● Task objective:
Scan the records below for the line containing "export DESIGN_NICKNAME = d" and the line containing "set_output_delay 0.825 -clock". Copy both, plus every line between, exactly.

● Material shown:
$ cat config.mk
export PLATFORM = sky130hd
export DESIGN_NAME = cfg_index_port
export DESIGN_NICKNAME = d
export VERILOG_FILES = /design/src/rtl/cfg_port_pkg.sv /design/src/rtl/cfg_unlock_fsm.sv /design/src/rtl/cfg_id_regs.sv /design/src/rtl/cfg_ld_bank.sv /design/src/rtl/cfg_index_port.sv
export SDC_FILE = /design/constraint.sdc
export NUM_CORES = 1
export LEC_CHECK = 0
export BUFFER_PORTS_ARGS = -buffer_cell sky130_fd_sc_hd__buf_2
export CAP_MARGIN = 20
export CELL_PAD_IN_SITES_DETAIL_PLACEMENT = 1
export CELL_PAD_IN_SITES_GLOBAL_PLACEMENT = 1
export CORE_ASPECT_RATIO = 0.7
export CORE_MARGIN = 5
export CORE_UTILIZATION = 46
export CTS_BUF_LIST = sky130_fd_sc_hd__clkbuf_16
export CTS_CLUSTER_SIZE = 8
export DETAILED_ROUTE_END_ITERATION = 10
export HOLD_SLACK_MARGIN = 0.15
export PLACE_DENSITY_LB_ADDON = 0.12
export SYNTH_ARGS = -nofsm -noshare
export SYNTH_HDL_FRONTEND = slang
export SYNTH_SLANG_ARGS = --single-unit
$ cat constraint.sdc
create_clock -name clk_i -period 5.5 [get_ports clk_i]
set_clock_uncertainty 0.1 [all_clocks]
set_input_delay 0.825 -clock clk_i [delete_from_list [all_inputs] [get_ports clk_i]]
set_output_delay 0.825 -clock clk_i [all_outputs]
set_load 0.03 [all_outputs]
$ cat src/rtl/cfg_port_pkg.sv
`timescale 1ns/1ps
package cfg_port_pkg;
  typedef enum logic [1:0] {ST_LOCKED, ST_KEY1, ST_OPEN} unlock_st_e;

  localparam logic [7:0] KEY_UNLOCK   = 8'h87;
  localparam logic [7:0] KEY_LOCK     = 8'hAA;
  localparam logic [7:0] IDX_LDSEL    = 8'h07;
  localparam logic [7:0] IDX_DEVID_HI = 8'h20;
  localparam logic [7:0] IDX_DEVID_LO = 8'h21;
  localparam logic [7:0] IDX_REV      = 8'h22;
  localparam logic [7:0] IDX_MFR_HI   = 8'h23;
  localparam logic [7:0] IDX_MFR_LO   = 8'h24;
  localparam logic [7:0] IDX_BANK_LO  = 8'h30;
  localparam logic [7:0] IDX_LD_EN    = 8'h30;
  localparam logic [7:0] IDX_BASE_HI  = 8'h60;
  localparam logic [7:0] IDX_BASE_LO  = 8'h61;
endpackage

$ cat src/rtl/cfg_unlock_fsm.sv
`timescale 1ns/1ps
module cfg_unlock_fsm
  import cfg_port_pkg::*;
(
  input  logic       clk_i,
  input  logic       rst_ni,
  input  logic       key_wr_i,
  input  logic [7:0] key_i,
  output logic       open_o,
  output logic       idx_ld_o
);
  unlock_st_e st_q, st_d;

  always_comb begin
    st_d = st_q;
    unique case (st_q)
      ST_LOCKED: if (key_wr_i) st_d = (key_i == KEY_UNLOCK) ? ST_KEY1 : ST_LOCKED;
      ST_KEY1:   if (key_wr_i) st_d = (key_i == KEY_UNLOCK) ? ST_OPEN : ST_LOCKED;
      ST_OPEN:   if (key_wr_i && key_i == KEY_LOCK) st_d = ST_LOCKED;
      default:   st_d = ST_LOCKED;
    endcase
  end

  always_ff @(posedge clk_i or negedge rst_ni) begin
    if (!rst_ni) st_q <= ST_LOCKED;
    else         st_q <= st_d;
  end

  assign open_o   = (st_q == ST_OPEN);
  assign idx_ld_o = key_wr_i && open_o && (key_i != KEY_LOCK);
endmodule

$ cat src/rtl/cfg_id_regs.sv
`timescale 1ns/1ps
module cfg_id_regs
  import cfg_port_pkg::*;
#(
  parameter logic [15:0] DEV_ID = 16'h5A31,
  parameter logic [7:0]  REV_ID = 8'h04,
  parameter logic [15:0] MFR_ID = 16'h3C29
) (
  input  logic [7:0] idx_i,
  output logic       hit_o,
  output logic [7:0] data_o
);
  always_comb begin
    hit_o  = 1'b1;
    data_o = 8'h00;
    unique case (idx_i)
      IDX_DEVID_HI: data_o = DEV_ID[15:8];
      IDX_DEVID_LO: data_o = DEV_ID[7:0];
      IDX_REV:      data_o = REV_ID;
      IDX_MFR_HI:   data_o = MFR_ID[15:8];
      IDX_MFR_LO:   data_o = MFR_ID[7:0];
      default:      hit_o  = 1'b0;
    endcase
  end
endmodule

$ cat src/rtl/cfg_ld_bank.sv
`timescale 1ns/1ps
module cfg_ld_bank
  import cfg_port_pkg::*;
#(
  parameter int NUM_LD = 8
) (
  input  logic                   clk_i,
  input  logic                   rst_ni,
  input  logic                   wr_i,
  input  logic [7:0]             sel_i,
  input  logic [7:0]             idx_i,
  input  logic [7:0]             wdata_i,
  output logic                   hit_o,
  output logic [7:0]             rdata_o,
  output logic [NUM_LD-1:0]      en_o,
  output logic [16*NUM_LD-1:0]   base_o
);
  logic [15:0] base_q [NUM_LD];
  logic [NUM_LD-1:0] en_q;

  assign hit_o = (idx_i == IDX_LD_EN) || (idx_i == IDX_BASE_HI) || (idx_i == IDX_BASE_LO);

  for (genvar g = 0; g < NUM_LD; g++) begin : g_ld
    logic wr_me;
    assign wr_me = wr_i && (sel_i == 8'(g));

    always_ff @(posedge clk_i or negedge rst_ni) begin
      if (!rst_ni) begin
        en_q[g]   <= 1'b0;
        base_q[g] <= '0;
      end else if (wr_me) begin
        if (idx_i == IDX_LD_EN)   en_q[g]         <= wdata_i[0];
        if (idx_i == IDX_BASE_HI) base_q[g][15:8] <= wdata_i;
        if (idx_i == IDX_BASE_LO) base_q[g][7:0]  <= wdata_i;
      end
    end

    assign base_o[16*g +: 16] = base_q[g];
  end

  assign en_o = en_q;

  always_comb begin
    rdata_o = 8'h00;
    for (int i = 0; i < NUM_LD; i++) begin
      if (sel_i == 8'(i)) begin
        if (idx_i == IDX_LD_EN)   rdata_o = {7'b0, en_q[i]};
        if (idx_i == IDX_BASE_HI) rdata_o = base_q[i][15:8];
        if (idx_i == IDX_BASE_LO) rdata_o = base_q[i][7:0];
      end
    end
  end
endmodule

$ cat src/rtl/cfg_index_port.sv
`timescale 1ns/1ps
module cfg_index_port
  import cfg_port_pkg::*;
#(
  parameter int          ADDR_W   = 16,
  parameter int          NUM_LD   = 8,
  parameter bit          ALT_BASE = 1'b0,
  parameter logic [15:0] DEV_ID   = 16'h5A31,
  parameter logic [7:0]  REV_ID   = 8'h04,
  parameter logic [15:0] MFR_ID   = 16'h3C29,
  localparam int         LD_W     = (NUM_LD > 1) ? $clog2(NUM_LD) : 1
) (
  input  logic                  clk_i,
  input  logic                  rst_ni,
  input  logic [ADDR_W-1:0]     io_addr_i,
  input  logic                  io_wr_i,
  input  logic                  io_rd_i,
  input  logic [7:0]            io_wdata_i,
  output logic [7:0]            io_rdata_o,
  output logic [LD_W-1:0]       ld_sel_o,
  output logic [7:0]            ld_idx_o,
  output logic [7:0]            ld_wdata_o,
  output logic                  ld_we_o,
  input  logic [7:0]            ld_rdata_i,
  output logic [NUM_LD-1:0]     ld_en_o,
  output logic [16*NUM_LD-1:0]  ld_base_o
);
  localparam logic [ADDR_W-1:0] BASE_ADDR = ALT_BASE ? ADDR_W'(16'h004E) : ADDR_W'(16'h002E);
  localparam logic [ADDR_W-1:0] DATA_ADDR = BASE_ADDR + ADDR_W'(1);

  logic       hit_idx, hit_dat, idx_wr, dat_wr;
  logic       cfg_open, idx_ld;
  logic [7:0] idx_q, sel_q;
  logic       sel_ok, banked, bank_hit, id_hit;
  logic [7:0] bank_rd, id_rd, dat_rd;

  assign hit_idx = (io_addr_i == BASE_ADDR);
  assign hit_dat = (io_addr_i == DATA_ADDR);
  assign idx_wr  = io_wr_i && hit_idx;
  assign dat_wr  = io_wr_i && hit_dat && cfg_open;

  cfg_unlock_fsm u_fsm (
    .clk_i    (clk_i),
    .rst_ni   (rst_ni),
    .key_wr_i (idx_wr),
    .key_i    (io_wdata_i),
    .open_o   (cfg_open),
    .idx_ld_o (idx_ld)
  );

  always_ff @(posedge clk_i or negedge rst_ni) begin
    if (!rst_ni) begin
      idx_q <= 8'h00;
      sel_q <= 8'h00;
    end else begin
      if (idx_ld) idx_q <= io_wdata_i;
      if (dat_wr && idx_q == IDX_LDSEL) sel_q <= io_wdata_i;
    end
  end

  assign sel_ok = ({1'b0, sel_q} < 9'(NUM_LD));
  assign banked = (idx_q >= IDX_BANK_LO);

  cfg_ld_bank #(.NUM_LD(NUM_LD)) u_bank (
    .clk_i   (clk_i),
    .rst_ni  (rst_ni),
    .wr_i    (dat_wr && banked && sel_ok),
    .sel_i   (sel_q),
    .idx_i   (idx_q),
    .wdata_i (io_wdata_i),
    .hit_o   (bank_hit),
    .rdata_o (bank_rd),
    .en_o    (ld_en_o),
    .base_o  (ld_base_o)
  );

  cfg_id_regs #(.DEV_ID(DEV_ID), .REV_ID(REV_ID), .MFR_ID(MFR_ID)) u_id (
    .idx_i  (idx_q),
    .hit_o  (id_hit),
    .data_o (id_rd)
  );

  // forwarded banked access to the logical devices
  assign ld_sel_o   = sel_q[LD_W-1:0];
  assign ld_idx_o   = idx_q;
  assign ld_wdata_o = io_wdata_i;
  assign ld_we_o    = dat_wr && banked && sel_ok && !bank_hit;

  always_comb begin
    if (banked)                  dat_rd = !sel_ok ? 8'h00 : (bank_hit ? bank_rd : ld_rdata_i);
    else if (idx_q == IDX_LDSEL) dat_rd = sel_q;
    else if (id_hit)             dat_rd = id_rd;
    else                         dat_rd = 8'h00;
  end

  always_comb begin
    io_rdata_o = 8'hFF;
    if (io_rd_i && cfg_open) begin
      if (hit_idx)      io_rdata_o = idx_q;
      else if (hit_dat) io_rdata_o = dat_rd;
    end
  end
endmodule

Word level (Yosys, flattened, before mapping)
Cells that the tools add are included.

Bits of input ports: 36. Register bits: 154.

Order comparisons: 2. Multiplexer cells: 48. Eq/ne operators: 26. Reduce and logical (&&, ||, !) cells: 50.

Operators with widths (number): $mux W8 (39); $eq A8 B6 Y1 const B (6); $reduce_and A2 Y1 (24); $eq A8 B3 Y1 const B (5); $pmux W7 S5 (1); $eq A16 B6 Y1 const B (2); $logic_and A1 B1 Y1 (19); $eq A8 B2 Y1 const B (2); $eq A8 B7 Y1 const B (2); $eq A8 B8 Y1 const B (2); $eq A8 B1 Y1 const B (1); $ge A8 B6 Y1 const B (1); $logic_not A8 Y1 (1); $lt A8 B4 Y1 const B (1); $mux W2 (4); $ne A8 B8 Y1 const B (1); $ne A2 B1 Y1 const B (3); $pmux W2 S3 (1); $reduce_or A5 Y1 (1); $mux W1 (3); $reduce_and A3 Y1 (1); $eq A2 B1 Y1 const B (1); $eq A2 B2 Y1 const B (1); $logic_not A2 Y1 (1); 2 further kinds (3).

Longest topological paths before layout
Gate-level depths: netlist of run 1.

Depth in word-level cells: 39. Gate-level depth with buffers: 10.

Hierarchy
A second synthesis of run 1 with hierarchy kept.

Cells, all modules: 731. Area, all modules: 8612.0 µm².

By module, submodules not included: cfg_ld_bank (cells an instance 571, times used 1, seq. area each 3403.3 µm², area an instance 7035.5 µm²); cfg_index_port (cells an instance 123, times used 1, seq. area each 400.4 µm², area an instance 1228.7 µm²); cfg_id_regs (cells an instance 21, times used 1, seq. area each 0.0 µm², area an instance 183.9 µm²); cfg_unlock_fsm (cells an instance 16, times used 1, seq. area each 50.0 µm², area an instance 163.9 µm²).

Worst setup path after synthesis of run 1
Ideal clock, no wire load.

Kind: register -> output. Start: reg idx_q[3], in the netlist ld_idx_o[3]. End: out io_rdata_o[7]. Path slack: 1629 ps. Arrival: 2946 ps. Cell stages (with the launch flop): 10. Required time: 4575 ps. Buffers on the path: 3. Cells stage by stage: dfrtp_1 > or3_1 > nor3_1 > clkbuf_1 > buf_2 > buf_1 > a22oi_1 > o22ai_1 > nor4_1 > o21ai_0.

Longest elaborated chain between the ends: 38.

Ends and longest elaborated chain: start, declared (line cfg_index_port.sv:33) `logic [7:0] idx_q, sel_q;`; start signal, assigned (line cfg_index_port.sv:56) `if (idx_ld) idx_q <= io_wdata_i;`; $eq A8 B7 Y1 (line cfg_ld_bank.sv:21, cfg_ld_bank.sv:48); $mux W8 (line cfg_ld_bank.sv:48) `if (idx_i == IDX_BASE_HI) rdata_o = base_q[i][15:8];`; $mux W8 (line cfg_ld_bank.sv:49) `if (idx_i == IDX_BASE_LO) rdata_o = base_q[i][7:0];`; $mux W8 (line cfg_ld_bank.sv:46) `if (sel_i == 8'(i)) begin`; $mux W8 (line cfg_ld_bank.sv:47) `if (idx_i == IDX_LD_EN) rdata_o = {7'b0, en_q[i]};`; $mux W8 (line cfg_ld_bank.sv:48); $mux W8 (line cfg_ld_bank.sv:49); $mux W8 (line cfg_ld_bank.sv:46); [... 21 more ...]; $mux W8 (line cfg_ld_bank.sv:48); $mux W8 (line cfg_ld_bank.sv:49); $mux W8 (line cfg_ld_bank.sv:46); $mux W8 (2 in a row) (line cfg_index_port.sv:90) `if (banked) dat_rd = !sel_ok ? 8'h00 : (bank_hit ? bank_rd : ld_rdata_i);`; $mux W8 (*) (line cfg_index_port.sv:90); $mux W8 (*) (line cfg_index_port.sv:100) `else if (hit_dat) io_rdata_o = dat_rd;`; $mux W8 (*) (line cfg_index_port.sv:99) `if (hit_idx) io_rdata_o = idx_q;`; $mux W8 (*) (line cfg_index_port.sv:98) `if (io_rd_i && cfg_open) begin`; end, declared (line cfg_index_port.sv:19) `output logic [7:0] io_rdata_o,`.

Every way passes the cells marked *; elsewhere a longest branch is shown, timed or not.

Worst setup path after layout of run 1
Start: reg idx_q[3], in the netlist ld_idx_o[3]. End: out io_rdata_o[1].

Same word-level chain as after synthesis.

==> results of run 1 <==
## state kept, by name (all words and copies together) (netlist names)
signal	cells
u_bank.en_o	8
u_fsm.st_q	2
ld_idx_o	8
u_bank.base_o	128
sel_q	8
## layer usage
layer,part of all wire (%),global-route usage [%],up-vias
li1,-,-,2951
met1,45,49.5,3792
met2,44,49.8,384
met3,9.0,7.59,41
met4,1.9,8.25,0
met5,0,0,-
## worst register-to-register path: cells and delay by family, from the launching register on
family / cells / cell delay [ns]
mux: 1 / 0.38
flops: 1 / 0.41
simple gates: 5 / 2.71
## cells in the mapped netlist, types with 5 or more instances
library cell and count:
nor4bb_1 5, mux2_1 41, a22o_1 8, mux2_2 95
nor2_1 16, a2111oi_0 5, mux2_4 16, nor2_8 12
a21oi_1 19, o21ai_0 10, nand2_1 18, dfrtp_1 154
and3_1 5, or4_1 7, nor2b_1 8, a22oi_1 29
buf_2 7, nor4_1 8, nand3_1 22, or3_1 7
nor3_1 10, inv_1 7, nand2b_1 7, nand4_1 8
clkbuf_1 40, buf_4 11, buf_1 9, a31oi_1 8
o22ai_1 10
## report_power, final
part	switching [W]	internal [W]	total, W
Sequential	0.0000000000423	0.00113	0.00113
Combinational	0.0000635	0.0000159	0.0000794
Clock	0.000560	0.000687	0.00125
Total	0.000623	0.00184	0.00246
## logic make-up after synthesis
family | synth area share, %
AOI/OAI and AO/OA | 12.3
and+or+nand+nor | 14.2
xor gates and xnor gates | 0.214
buffers and inverters | 4.27
muxes | 22.1
DFF | 47.0
## final cells by class
type,count,area share (%)
clock inverters,15,1.79
flip-flops and latches,154,38.6
repair buffers,222,11.8
clock buffers,17,4.26
multi-input cells,454,40.4
well taps,231,2.89
inverters,7,0.263
## final timing paths
path,depth (start not counted),end
setup / recovery,10,io_rdata_o[1]
hold / removal,1,u_bank.base_o[43]$_DFFE_PN0P_
setup reg to reg,6,u_bank.base_o[68]$_DFFE_PN0P_
hold reg to reg,1,u_fsm.st_q[0]$_DFFE_PN0P_
max in group asynchronous,2,u_bank.base_o[12]$_DFFE_PN0P_
min in group clk_i,1,u_fsm.st_q[0]$_DFFE_PN0P_
## through the flow
| stage | setup WS, ns | util [%] |
|---|---|---|
| 5_1_grt | 0.577 | 57.7 |
| 3_3_place_gp | 1.21 | 54.2 |
| 2_1_floorplan | 1.63 | - |
| 6_report | 0.758 | 57.7 |
| 4_1_cts | 0.846 | 57.7 |
| 3_5_place_dp | 1.20 | 54.2 |
==> impl_metrics.tcl, run 1 <==
set metrics [dict create \
    ant_nets 0 \
    critical_path_buf_inv_count 4 \
    core_area_sq_mm 0.0173 \
    drive_gt1_share_pct 45.3 \
    htreeDepth 4 \
    fill_cells 1825 \
    hold_ws_ns 0.163 \
    areaGrowthSynthToFinish_pct 21.7 \
    cts_made_buffers 17 \
    cts_sinks 154 \
    firstDrtPassIters 8 \
    synth_area_sq_mm 0.00820 \
    post_cts_buffers 0 \
    cp-startpoint "ld_idx_o[3]$_DFFE_PN0P_" \
    dp.cells 1068 \
    path_max_fanout 13 \
    insertedDiodeCount 0 \
    slew_headroom_pct 27.2 \
    cts_root_buffer "clkbuf_16" \
    synth_cell_type_count 74 \
    wirelength_mm 34.6 \
    report.final.slew_viol_count 0 \
    leakage_nw 5.25 \
    grt_pass1_wl_mm 50.9 \
    total_power_w 0.00246 \
    drt_iter0_drc 831 \
    place.gp.congestion 0.996 \
    fp.dieH_microns 122 \
    drc 0 \
    endpoint_kind "output port" \
    syn_inst 684 \
    synth_top_area_share_pct 47.0 \
    syn_nets 720 \
    crit_type "reg2out" \
    fin_tns_setup_ns 0 \
    ir_drop_mv 0.141 \
    layout_commonest_cell "buf_2" \
    setup_viol 0 \
    multi_input_area_sq_mm 0.00404 \
    grt_max_degree 61 \
    io_pins 200 \
    critical-path-top-delay-family "simple AND/OR/NAND/NOR gates" \
    period_share_pct 86.2 \
    vias 7168 \
    cpPeakStageDelay_ns 0.72 \
    hold_class "in2async" \
    synth_top_cell_by_area "dfrtp_1" \
    synthTopCellsByArea "dfrtp_1 (47%), mux2_2 (13%), mux2_1 (5.6%), nor2_8 (2.9%), mux2_4 (2.9%)" \
    ys_seq_area_share_pct 47.0 \
    worst_pin_slew_ns 1.09 \
    crit_top_cell "buf_4" \
    syn_avg_cell_area_sq_um 12.0 \
    die_area_sq_mm 0.0206 \
    synth_edf_count 0 \
    dpl_cell_area_sq_mm 0.00938 \
    cp.required_ns 4.58 \
    grt_pass1_vias 7274 \
    cts_max_path_buffers 2 \
    yosys_warnings 0 \
    layout_common_cells "buf_2 (198), dfrtp_1 (154), mux2_2 (95)" \
    clk_pin_slew_worst_paths_ns 0.07 \
    rsz0062_at_grt "no" \
    cp_slowest_cell "nor3_2" \
    pwr_density_cell_mw_per_mm2 246 \
    worstPathCellList "buf_4 -> or3_1 -> nor3_2 -> buf_4 -> buf_4 -> a22oi_1 -> o22ai_1 -> nor4b_1 -> a31oi_1 -> buf_2" \
    seq_area_sq_mm 0.00385 \
    async_flop_share_pct 100 \
    cap_violations 0 \
    fin_area_sq_mm 0.00999 \
    cts.repair.resized 0 \
    cts_tree "done" \
    outcome "finished clean" \
    num_rows 40 \
    gr-total-overflow 0 \
    wire_per_inst_microns 31.4 \
    viasPerCell 6.52 \
    clock_latency_ns 0.44 \
    period_minus_slack_ns 4.74 \
    port_buffers 199 \
    start_util_pct 47.4 \
    dp_hpwl_mm 24.7 \
    postCtsHoldBufs 0 \
    rrSetupSlack_ns 1.78 \
    grt_usage_pct 33.4 \
    die_width_microns 170 \
    nets 892 \
    antenna_found_initial 0 \
    max_freq_ghz 0.211 \
    start_kind "register" \
    crit_arrival_ns 3.82 \
    reg2reg_from "sel_q[3]$_DFFE_PN0P_" \
    final_cells 1100 \
    synth_seq_cells 154 \
    hold_violations 0 \
    synth_ff_type "dfrtp_1" \
]
(Power assumes the default switching activity.)
==> run 2: changes to the inputs <==
--- a/config.mk
+++ b/config.mk
@@ -17,6 +17,7 @@
 export DETAILED_ROUTE_END_ITERATION = 10
 export HOLD_SLACK_MARGIN = 0.15
 export PLACE_DENSITY_LB_ADDON = 0.12
+export RECOVER_POWER = 50
 export SYNTH_ARGS = -nofsm -noshare
 export SYNTH_HDL_FRONTEND = slang
 export SYNTH_SLANG_ARGS = --single-unit
==> impl_metrics.tcl, run 2 (synthesized netlist as in run 1, its figures left out) <==
set metrics [dict create \
    firstDrtPassIters 6 \
    cts_max_path_buffers 2 \
    postCtsHoldBufs 0 \
    crit_top_cell "buf_4" \
    reg2reg_from "sel_q[3]$_DFFE_PN0P_" \
    cts_made_buffers 17 \
    hold_violations 0 \
    vias 7164 \
    outcome "complete, but fails checks" \
    ant_nets 0 \
    leakage_nw 4.88 \
    crit_type "reg2out" \
    max_freq_ghz 0.209 \
    worstPathCellList "buf_4 -> or3_1 -> nor3_2 -> buf_4 -> buf_4 -> a22oi_1 -> o22ai_1 -> nor4b_1 -> a31oi_1 -> buf_2" \
    drive_gt1_share_pct 35.8 \
    setup_viol 0 \
    grt_pass1_wl_mm 50.9 \
    final_cells 1100 \
    dp.cells 1068 \
    crit_end "io_rdata_o[1]" \
    grt_pass1_vias 7274 \
    ir_drop_mv 0.140 \
    cap_violations 3 \
    rsz0062_at_grt "no" \
    layout_commonest_cell "dfrtp_1" \
    pwr-share-comb_pct 3.2 \
    grt_max_degree 61 \
    cts_sinks 154 \
    hold_class "reg2reg" \
    core_area_sq_mm 0.0173 \
    wl_met2_mm 15.3 \
    met3WireLength_mm 3.23 \
    grt_usage_pct 33.4 \
    period_share_pct 86.8 \
    p_int_w 0.00183 \
    endpoint_kind "output port" \
    die_area_sq_mm 0.0206 \
    reg2reg_to "u_bank.base_o[68]$_DFFE_PN0P_" \
    port_buffers 199 \
    fp.dieH_microns 122 \
    antenna_found_initial 0 \
    htreeDepth 4 \
    cp.required_ns 4.58 \
    drt_iter0_drc 754 \
    clk_pin_slew_worst_paths_ns 0.07 \
    nets 892 \
    wire_per_inst_microns 31.4 \
    p_sw_w 0.000621 \
    num_rows 40 \
    io_pins 200 \
    pwr_density_cell_mw_per_mm2 249 \
    maxUsedRoutingLayer "met4" \
    cpPeakStageDelay_ns 0.72 \
    worst_pin_slew_ns 1.93 \
    place.gp.congestion 0.996 \
    period_minus_slack_ns 4.78 \
    wirelength_mm 34.5 \
    rrSetupSlack_ns 1.78 \
    wl_met1_mm 15.3 \
    fin_tns_setup_ns 0 \
    slew_headroom_pct -28.4 \
    crit_arrival_ns 3.85 \
    post_cts_buffers 0 \
    cts_root_buffer "clkbuf_16" \
    largest_reg_flops 128 \
    viasPerCell 6.51 \
    violations "max-capacitance violations, max-slew violations" \
    layout_common_cells "dfrtp_1 (154), buf_2 (116), mux2_2 (95)" \
    cts.repair.resized 0 \
    areaGrowthSynthToFinish_pct 20.3 \
    power.share.clock_pct 50.7 \
    ff2ff_path_depth 6 \
    p_sw_share_pct 25.3 \
    start_util_pct 47.4 \
    seq_power_share_pct 46.1 \
    cp_slowest_cell "nor3_2" \
    die_width_microns 170 \
    drc 0 \
    path_max_fanout 13 \
    report.final.slew_viol_count 159 \
    start_kind "register" \
    gr-total-overflow 0 \
    insertedDiodeCount 0 \
    dp_hpwl_mm 24.7 \
    cp-startpoint "ld_idx_o[3]$_DFFE_PN0P_" \
    cts_tree "done" \
    clock_latency_ns 0.44 \
]
-- run 2: cell types whose count changed in the layout (fill, tap and decap cells not counted), sizes merged --
cell / previous run / this run
buf: 222 / 137
clkbuf: 17 / 102
-- run 2: worst min path at each step --
| stage | from | to | slack [ns] | cells past startpoint |
|---|---|---|---|---|
| after floorplan | u_fsm.st_q[1]$_DFFE_PN0P_ | u_fsm.st_q[0]$_DFFE_PN0P_ | 0.33 | 1 |
| after detailed placement | u_fsm.st_q[1]$_DFFE_PN0P_ | u_fsm.st_q[0]$_DFFE_PN0P_ | 0.37 | 1 |
| after global routing | u_fsm.st_q[1]$_DFFE_PN0P_ | u_fsm.st_q[0]$_DFFE_PN0P_ | 0.41 | 1 |
| after CTS | rst_ni | u_bank.base_o[43]$_DFFE_PN0P_ | 0.17 | 1 |
| final | u_fsm.st_q[1]$_DFFE_PN0P_ | u_fsm.st_q[0]$_DFFE_PN0P_ | 0.40 | 1 |
| after global placement | u_fsm.st_q[1]$_DFFE_PN0P_ | u_fsm.st_q[0]$_DFFE_PN0P_ | 0.35 | 1 |
-- run 2: area by class of cell --
cell class	count	area (sq um)
Timing Repair Buffer	222	1060
Multi-Input combinational cell	454	4040
Tap cell	231	289
Clock buffer	17	425
Inverter	7	26.3
Sequential cell	154	3850
Fill cell	1867	7450
Clock inverter	15	179
-- run 2: stage by stage --
step | setup WS (ns) | utilization (%) | power, W | hold slack [ns] | area, sq um
after floorplan | 1.63 | - | 0.00118 | 0.327 | 8200
after global placement | 1.21 | 54.2 | 0.00123 | 0.346 | 9380
after detailed placement | 1.20 | 54.2 | 0.00123 | 0.372 | 9380
after CTS | 0.846 | 57.7 | 0.00246 | 0.170 | 9990
after global routing | 0.577 | 57.0 | 0.00252 | 0.414 | 9870
final | 0.724 | 57.0 | 0.00246 | 0.400 | 9870
-- run 2: metal layers --
layer	global-route usage, %	up-vias
met5	0	-
met4	8.25	0
met3	7.59	38
met2	49.8	392
met1	49.5	3783
li1	-	2951
-- run 2: critical path, delay by kind of cell, from the launching register on --
kind	cells	cell delay, ns
simple gates	3	1.45
compound gates	3	0.65
buf+inv	4	0.96
flops	1	0.37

● Result for this task:
export DESIGN_NICKNAME = d
export VERILOG_FILES = /design/src/rtl/cfg_port_pkg.sv /design/src/rtl/cfg_unlock_fsm.sv /design/src/rtl/cfg_id_regs.sv /design/src/rtl/cfg_ld_bank.sv /design/src/rtl/cfg_index_port.sv
export SDC_FILE = /design/constraint.sdc
export NUM_CORES = 1
export LEC_CHECK = 0
export BUFFER_PORTS_ARGS = -buffer_cell sky130_fd_sc_hd__buf_2
export CAP_MARGIN = 20
export CELL_PAD_IN_SITES_DETAIL_PLACEMENT = 1
export CELL_PAD_IN_SITES_GLOBAL_PLACEMENT = 1
export CORE_ASPECT_RATIO = 0.7
export CORE_MARGIN = 5
export CORE_UTILIZATION = 46
export CTS_BUF_LIST = sky130_fd_sc_hd__clkbuf_16
export CTS_CLUSTER_SIZE = 8
export DETAILED_ROUTE_END_ITERATION = 10
export HOLD_SLACK_MARGIN = 0.15
export PLACE_DENSITY_LB_ADDON = 0.12
export SYNTH_ARGS = -nofsm -noshare
export SYNTH_HDL_FRONTEND = slang
export SYNTH_SLANG_ARGS = --single-unit
$ cat constraint.sdc
create_clock -name clk_i -period 5.5 [get_ports clk_i]
set_clock_uncertainty 0.1 [all_clocks]
set_input_delay 0.825 -clock clk_i [delete_from_list [all_inputs] [get_ports clk_i]]
set_output_delay 0.825 -clock clk_i [all_outputs]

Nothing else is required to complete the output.